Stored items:
*** Block opens ***
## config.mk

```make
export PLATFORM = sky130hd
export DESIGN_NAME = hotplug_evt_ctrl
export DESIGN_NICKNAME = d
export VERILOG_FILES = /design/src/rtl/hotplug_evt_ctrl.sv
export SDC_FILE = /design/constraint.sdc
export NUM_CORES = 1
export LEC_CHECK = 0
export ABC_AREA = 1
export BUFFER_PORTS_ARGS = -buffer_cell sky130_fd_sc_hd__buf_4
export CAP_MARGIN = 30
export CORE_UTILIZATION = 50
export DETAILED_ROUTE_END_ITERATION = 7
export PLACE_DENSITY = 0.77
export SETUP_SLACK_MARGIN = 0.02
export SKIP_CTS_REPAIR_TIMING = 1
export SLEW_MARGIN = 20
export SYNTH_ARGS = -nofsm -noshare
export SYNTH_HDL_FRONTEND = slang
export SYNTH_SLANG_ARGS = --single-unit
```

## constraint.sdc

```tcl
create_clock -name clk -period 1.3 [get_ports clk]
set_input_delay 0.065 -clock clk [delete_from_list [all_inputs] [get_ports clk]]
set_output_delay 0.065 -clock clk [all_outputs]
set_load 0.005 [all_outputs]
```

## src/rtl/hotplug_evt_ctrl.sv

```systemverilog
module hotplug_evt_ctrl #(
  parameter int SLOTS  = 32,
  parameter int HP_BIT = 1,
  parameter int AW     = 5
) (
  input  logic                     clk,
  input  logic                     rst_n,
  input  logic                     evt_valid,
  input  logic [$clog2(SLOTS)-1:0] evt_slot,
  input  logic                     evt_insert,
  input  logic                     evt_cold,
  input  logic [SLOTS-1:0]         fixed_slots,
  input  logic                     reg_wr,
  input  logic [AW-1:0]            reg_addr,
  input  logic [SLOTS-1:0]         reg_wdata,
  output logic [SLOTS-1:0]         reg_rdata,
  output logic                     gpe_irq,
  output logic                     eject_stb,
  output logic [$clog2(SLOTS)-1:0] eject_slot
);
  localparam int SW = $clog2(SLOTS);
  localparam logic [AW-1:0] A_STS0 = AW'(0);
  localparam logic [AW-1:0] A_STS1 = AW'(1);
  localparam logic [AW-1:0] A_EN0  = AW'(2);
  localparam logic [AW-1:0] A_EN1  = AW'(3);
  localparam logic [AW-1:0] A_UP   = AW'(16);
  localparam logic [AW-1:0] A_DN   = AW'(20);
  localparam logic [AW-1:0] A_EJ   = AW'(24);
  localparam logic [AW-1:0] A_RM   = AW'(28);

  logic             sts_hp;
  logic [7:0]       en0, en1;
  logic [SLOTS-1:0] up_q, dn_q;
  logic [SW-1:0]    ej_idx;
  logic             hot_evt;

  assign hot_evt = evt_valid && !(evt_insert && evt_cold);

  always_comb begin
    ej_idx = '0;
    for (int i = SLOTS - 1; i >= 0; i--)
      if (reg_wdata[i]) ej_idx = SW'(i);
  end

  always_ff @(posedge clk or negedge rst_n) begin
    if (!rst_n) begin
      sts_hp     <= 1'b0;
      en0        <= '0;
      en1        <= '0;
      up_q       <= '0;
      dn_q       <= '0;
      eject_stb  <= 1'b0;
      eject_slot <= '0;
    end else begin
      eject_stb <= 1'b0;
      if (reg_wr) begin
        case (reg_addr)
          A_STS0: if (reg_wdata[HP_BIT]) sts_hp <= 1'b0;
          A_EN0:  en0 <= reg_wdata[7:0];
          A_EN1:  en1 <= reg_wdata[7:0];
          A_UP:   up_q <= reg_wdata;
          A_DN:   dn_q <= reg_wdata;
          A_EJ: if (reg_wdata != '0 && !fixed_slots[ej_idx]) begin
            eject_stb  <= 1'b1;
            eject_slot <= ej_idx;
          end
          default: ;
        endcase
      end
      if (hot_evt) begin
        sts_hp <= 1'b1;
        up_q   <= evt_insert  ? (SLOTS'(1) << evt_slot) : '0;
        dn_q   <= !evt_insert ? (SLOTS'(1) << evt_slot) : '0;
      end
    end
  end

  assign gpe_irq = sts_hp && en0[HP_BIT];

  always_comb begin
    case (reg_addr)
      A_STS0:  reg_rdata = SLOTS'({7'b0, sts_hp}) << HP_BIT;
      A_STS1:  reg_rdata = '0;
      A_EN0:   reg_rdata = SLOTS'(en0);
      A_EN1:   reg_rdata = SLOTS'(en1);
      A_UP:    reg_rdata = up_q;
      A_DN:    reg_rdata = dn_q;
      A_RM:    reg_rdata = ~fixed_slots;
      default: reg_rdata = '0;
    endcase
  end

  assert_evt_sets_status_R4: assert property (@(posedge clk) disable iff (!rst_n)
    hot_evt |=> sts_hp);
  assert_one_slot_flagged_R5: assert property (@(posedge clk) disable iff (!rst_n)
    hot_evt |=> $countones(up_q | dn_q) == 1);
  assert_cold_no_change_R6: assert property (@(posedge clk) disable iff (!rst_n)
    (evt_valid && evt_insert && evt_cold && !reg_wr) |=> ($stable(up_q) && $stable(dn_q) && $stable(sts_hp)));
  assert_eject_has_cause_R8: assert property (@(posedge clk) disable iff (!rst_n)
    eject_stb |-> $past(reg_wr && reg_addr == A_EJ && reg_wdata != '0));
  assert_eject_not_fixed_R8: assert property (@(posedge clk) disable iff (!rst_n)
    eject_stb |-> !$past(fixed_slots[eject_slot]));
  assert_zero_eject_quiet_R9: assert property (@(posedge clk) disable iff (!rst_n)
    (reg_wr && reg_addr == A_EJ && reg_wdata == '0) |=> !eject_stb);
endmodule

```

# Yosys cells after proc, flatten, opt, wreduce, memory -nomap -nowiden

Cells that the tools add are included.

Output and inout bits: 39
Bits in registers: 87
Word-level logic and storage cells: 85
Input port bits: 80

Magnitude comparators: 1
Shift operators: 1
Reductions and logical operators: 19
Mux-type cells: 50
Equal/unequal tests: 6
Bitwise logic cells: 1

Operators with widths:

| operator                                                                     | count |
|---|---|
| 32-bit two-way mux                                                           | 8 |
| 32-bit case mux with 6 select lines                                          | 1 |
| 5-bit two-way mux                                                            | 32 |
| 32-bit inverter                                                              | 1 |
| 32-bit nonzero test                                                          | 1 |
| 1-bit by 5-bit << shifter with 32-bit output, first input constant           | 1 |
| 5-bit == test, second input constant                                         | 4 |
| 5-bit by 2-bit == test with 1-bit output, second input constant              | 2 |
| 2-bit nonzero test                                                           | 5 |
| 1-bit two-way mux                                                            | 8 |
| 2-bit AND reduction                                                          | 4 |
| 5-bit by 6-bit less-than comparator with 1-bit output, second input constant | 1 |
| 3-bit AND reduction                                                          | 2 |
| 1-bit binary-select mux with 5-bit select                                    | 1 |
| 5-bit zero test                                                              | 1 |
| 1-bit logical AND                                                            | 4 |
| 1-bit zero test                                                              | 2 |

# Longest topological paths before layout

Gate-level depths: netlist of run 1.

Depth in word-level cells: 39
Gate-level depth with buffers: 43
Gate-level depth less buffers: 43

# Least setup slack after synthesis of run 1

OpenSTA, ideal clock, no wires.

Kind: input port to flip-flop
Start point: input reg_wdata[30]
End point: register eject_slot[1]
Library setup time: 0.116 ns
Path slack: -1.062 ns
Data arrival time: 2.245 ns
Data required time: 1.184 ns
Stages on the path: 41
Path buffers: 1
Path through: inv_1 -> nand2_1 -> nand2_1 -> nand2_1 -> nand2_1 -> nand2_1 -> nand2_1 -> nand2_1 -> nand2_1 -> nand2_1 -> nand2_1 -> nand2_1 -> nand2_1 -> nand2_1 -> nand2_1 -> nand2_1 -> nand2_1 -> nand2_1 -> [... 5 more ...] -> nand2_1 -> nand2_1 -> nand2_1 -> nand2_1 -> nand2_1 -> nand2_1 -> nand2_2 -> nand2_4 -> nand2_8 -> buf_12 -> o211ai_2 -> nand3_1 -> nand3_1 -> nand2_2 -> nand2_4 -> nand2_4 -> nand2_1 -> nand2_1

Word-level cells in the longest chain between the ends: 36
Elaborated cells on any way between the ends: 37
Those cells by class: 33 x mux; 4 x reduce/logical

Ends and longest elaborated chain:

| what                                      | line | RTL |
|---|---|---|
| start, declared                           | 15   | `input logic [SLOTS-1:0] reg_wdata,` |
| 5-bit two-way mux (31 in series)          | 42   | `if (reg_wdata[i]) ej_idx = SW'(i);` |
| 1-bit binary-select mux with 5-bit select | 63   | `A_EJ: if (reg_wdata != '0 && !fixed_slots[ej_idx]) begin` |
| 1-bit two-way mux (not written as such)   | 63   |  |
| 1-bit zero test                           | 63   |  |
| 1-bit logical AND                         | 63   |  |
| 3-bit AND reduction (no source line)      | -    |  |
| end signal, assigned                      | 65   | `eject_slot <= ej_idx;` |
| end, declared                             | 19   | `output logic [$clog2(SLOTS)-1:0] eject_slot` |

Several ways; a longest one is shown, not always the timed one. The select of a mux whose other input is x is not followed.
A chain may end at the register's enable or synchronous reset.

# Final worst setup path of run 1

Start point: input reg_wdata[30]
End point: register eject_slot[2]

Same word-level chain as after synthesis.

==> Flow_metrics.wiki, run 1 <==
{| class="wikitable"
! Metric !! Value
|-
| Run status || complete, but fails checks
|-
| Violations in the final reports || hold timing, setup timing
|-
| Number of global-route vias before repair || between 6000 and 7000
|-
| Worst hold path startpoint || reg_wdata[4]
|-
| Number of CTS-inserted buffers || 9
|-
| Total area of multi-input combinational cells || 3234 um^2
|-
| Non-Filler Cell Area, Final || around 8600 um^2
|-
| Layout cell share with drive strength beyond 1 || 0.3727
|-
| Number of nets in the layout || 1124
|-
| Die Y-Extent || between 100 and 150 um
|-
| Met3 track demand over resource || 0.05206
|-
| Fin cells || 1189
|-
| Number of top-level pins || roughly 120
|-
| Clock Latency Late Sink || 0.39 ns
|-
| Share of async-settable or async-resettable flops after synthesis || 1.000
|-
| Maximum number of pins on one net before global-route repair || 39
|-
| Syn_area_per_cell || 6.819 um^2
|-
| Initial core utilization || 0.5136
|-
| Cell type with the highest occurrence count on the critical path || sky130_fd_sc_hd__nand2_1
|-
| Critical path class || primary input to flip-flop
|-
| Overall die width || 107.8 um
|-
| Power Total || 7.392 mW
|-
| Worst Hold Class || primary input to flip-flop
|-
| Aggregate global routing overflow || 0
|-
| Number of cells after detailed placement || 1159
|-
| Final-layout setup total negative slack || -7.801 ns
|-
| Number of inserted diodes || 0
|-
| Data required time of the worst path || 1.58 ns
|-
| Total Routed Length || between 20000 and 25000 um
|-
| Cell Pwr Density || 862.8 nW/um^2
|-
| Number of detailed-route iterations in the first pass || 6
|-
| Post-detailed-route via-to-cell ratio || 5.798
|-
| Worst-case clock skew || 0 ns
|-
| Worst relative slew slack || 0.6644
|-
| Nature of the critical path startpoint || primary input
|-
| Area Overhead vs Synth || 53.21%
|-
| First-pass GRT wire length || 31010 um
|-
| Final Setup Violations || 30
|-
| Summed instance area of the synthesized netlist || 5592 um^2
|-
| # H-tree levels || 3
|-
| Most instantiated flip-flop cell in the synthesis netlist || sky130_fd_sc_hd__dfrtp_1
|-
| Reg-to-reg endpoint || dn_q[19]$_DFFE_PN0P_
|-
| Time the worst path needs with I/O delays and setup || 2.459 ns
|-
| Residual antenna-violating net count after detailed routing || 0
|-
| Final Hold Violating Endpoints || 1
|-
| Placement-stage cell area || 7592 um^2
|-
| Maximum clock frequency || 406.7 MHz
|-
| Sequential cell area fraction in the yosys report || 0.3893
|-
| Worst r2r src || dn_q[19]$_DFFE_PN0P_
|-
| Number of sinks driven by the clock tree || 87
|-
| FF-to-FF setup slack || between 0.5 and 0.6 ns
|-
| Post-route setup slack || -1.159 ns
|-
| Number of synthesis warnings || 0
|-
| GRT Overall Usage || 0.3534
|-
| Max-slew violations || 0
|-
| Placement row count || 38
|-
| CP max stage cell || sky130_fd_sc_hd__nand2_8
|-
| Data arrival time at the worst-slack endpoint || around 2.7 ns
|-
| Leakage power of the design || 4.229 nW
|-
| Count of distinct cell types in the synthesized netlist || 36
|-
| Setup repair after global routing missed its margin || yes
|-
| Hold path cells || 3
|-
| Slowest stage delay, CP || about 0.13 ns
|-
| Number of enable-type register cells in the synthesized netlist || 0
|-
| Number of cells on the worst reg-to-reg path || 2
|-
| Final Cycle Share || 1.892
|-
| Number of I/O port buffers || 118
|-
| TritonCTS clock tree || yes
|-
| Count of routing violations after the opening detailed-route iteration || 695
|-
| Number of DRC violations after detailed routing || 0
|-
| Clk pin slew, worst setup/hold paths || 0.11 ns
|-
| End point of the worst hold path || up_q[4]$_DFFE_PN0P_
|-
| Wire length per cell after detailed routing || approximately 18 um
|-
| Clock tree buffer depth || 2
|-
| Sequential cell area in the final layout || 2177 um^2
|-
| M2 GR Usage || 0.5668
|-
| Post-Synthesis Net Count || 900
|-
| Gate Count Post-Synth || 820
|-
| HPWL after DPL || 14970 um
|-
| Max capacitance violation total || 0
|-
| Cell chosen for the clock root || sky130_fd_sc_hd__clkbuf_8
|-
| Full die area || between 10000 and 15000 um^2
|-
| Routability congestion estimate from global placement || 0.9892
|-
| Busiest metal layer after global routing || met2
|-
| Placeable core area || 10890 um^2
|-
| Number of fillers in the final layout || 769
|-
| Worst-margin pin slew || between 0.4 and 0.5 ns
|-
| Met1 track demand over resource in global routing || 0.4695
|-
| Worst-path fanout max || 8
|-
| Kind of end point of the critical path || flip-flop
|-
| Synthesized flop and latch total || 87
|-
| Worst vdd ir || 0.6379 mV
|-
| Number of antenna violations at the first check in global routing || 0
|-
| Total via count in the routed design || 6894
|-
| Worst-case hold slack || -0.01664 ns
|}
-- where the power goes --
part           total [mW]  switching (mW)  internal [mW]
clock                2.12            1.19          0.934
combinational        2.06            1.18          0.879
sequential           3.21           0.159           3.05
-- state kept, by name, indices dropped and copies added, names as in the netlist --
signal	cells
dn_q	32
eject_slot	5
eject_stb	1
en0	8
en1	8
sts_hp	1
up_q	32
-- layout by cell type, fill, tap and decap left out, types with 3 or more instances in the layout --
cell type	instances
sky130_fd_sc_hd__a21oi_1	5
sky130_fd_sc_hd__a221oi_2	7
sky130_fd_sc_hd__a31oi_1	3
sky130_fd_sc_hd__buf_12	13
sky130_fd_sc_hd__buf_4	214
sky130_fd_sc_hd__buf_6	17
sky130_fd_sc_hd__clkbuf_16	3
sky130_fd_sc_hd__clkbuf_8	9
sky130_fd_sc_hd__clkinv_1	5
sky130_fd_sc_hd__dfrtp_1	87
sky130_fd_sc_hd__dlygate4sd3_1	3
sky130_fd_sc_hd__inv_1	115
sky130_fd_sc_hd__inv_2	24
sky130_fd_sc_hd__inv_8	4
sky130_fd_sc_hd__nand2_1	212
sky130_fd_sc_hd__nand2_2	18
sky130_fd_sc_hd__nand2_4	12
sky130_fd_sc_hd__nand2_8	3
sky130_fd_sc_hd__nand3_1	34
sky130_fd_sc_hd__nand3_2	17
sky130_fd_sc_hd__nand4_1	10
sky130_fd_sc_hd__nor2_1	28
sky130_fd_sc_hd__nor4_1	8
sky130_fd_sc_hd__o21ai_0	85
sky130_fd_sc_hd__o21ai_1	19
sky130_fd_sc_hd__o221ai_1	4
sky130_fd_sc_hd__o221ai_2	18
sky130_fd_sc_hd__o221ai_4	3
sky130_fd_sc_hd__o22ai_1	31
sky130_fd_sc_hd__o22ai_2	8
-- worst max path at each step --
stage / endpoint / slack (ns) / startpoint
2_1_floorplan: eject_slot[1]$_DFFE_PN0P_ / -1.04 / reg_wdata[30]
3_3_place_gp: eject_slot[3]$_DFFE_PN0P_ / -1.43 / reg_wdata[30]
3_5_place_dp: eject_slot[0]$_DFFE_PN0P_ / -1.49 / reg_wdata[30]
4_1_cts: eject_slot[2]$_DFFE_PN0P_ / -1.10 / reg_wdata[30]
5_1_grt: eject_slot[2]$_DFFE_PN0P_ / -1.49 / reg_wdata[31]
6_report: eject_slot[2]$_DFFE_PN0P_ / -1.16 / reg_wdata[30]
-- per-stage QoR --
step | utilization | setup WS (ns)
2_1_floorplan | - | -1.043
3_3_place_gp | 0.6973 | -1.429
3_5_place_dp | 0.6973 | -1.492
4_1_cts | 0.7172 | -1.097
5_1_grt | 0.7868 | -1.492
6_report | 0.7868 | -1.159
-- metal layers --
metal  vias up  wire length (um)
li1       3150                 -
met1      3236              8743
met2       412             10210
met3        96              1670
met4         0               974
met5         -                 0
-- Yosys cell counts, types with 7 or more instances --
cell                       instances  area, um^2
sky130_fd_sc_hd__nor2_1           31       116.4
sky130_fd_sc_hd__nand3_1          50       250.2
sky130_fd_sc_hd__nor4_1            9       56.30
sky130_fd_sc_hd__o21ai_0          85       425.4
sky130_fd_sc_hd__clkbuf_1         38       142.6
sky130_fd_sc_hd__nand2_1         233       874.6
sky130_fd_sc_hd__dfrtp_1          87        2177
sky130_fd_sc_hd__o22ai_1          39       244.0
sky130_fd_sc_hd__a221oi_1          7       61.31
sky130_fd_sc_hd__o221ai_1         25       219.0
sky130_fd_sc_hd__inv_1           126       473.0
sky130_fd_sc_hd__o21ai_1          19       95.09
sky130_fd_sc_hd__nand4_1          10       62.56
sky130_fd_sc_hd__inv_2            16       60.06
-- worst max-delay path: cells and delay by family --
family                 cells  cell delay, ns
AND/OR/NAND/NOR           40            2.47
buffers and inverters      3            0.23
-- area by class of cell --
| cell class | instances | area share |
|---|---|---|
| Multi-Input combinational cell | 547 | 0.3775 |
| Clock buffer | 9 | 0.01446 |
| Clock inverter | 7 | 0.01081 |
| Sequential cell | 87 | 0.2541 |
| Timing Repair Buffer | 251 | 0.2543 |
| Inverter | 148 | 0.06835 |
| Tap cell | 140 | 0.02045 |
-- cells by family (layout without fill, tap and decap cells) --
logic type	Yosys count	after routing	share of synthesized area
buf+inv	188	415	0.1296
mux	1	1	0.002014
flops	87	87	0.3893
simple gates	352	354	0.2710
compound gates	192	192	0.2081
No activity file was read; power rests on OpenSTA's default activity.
*** Block closes ***
**WORK TASK**
The line containing "87 | 0.2541 |" and every line after it, through the last one above, should be written out word for word.

**RESPONSE BELOW**
| Sequential cell | 87 | 0.2541 |
| Timing Repair Buffer | 251 | 0.2543 |
| Inverter | 148 | 0.06835 |
| Tap cell | 140 | 0.02045 |
-- cells by family (layout without fill, tap and decap cells) --
logic type	Yosys count	after routing	share of synthesized area
buf+inv	188	415	0.1296
mux	1	1	0.002014
flops	87	87	0.3893
simple gates	352	354	0.2710
compound gates	192	192	0.2081
No activity file was read; power rests on OpenSTA's default activity.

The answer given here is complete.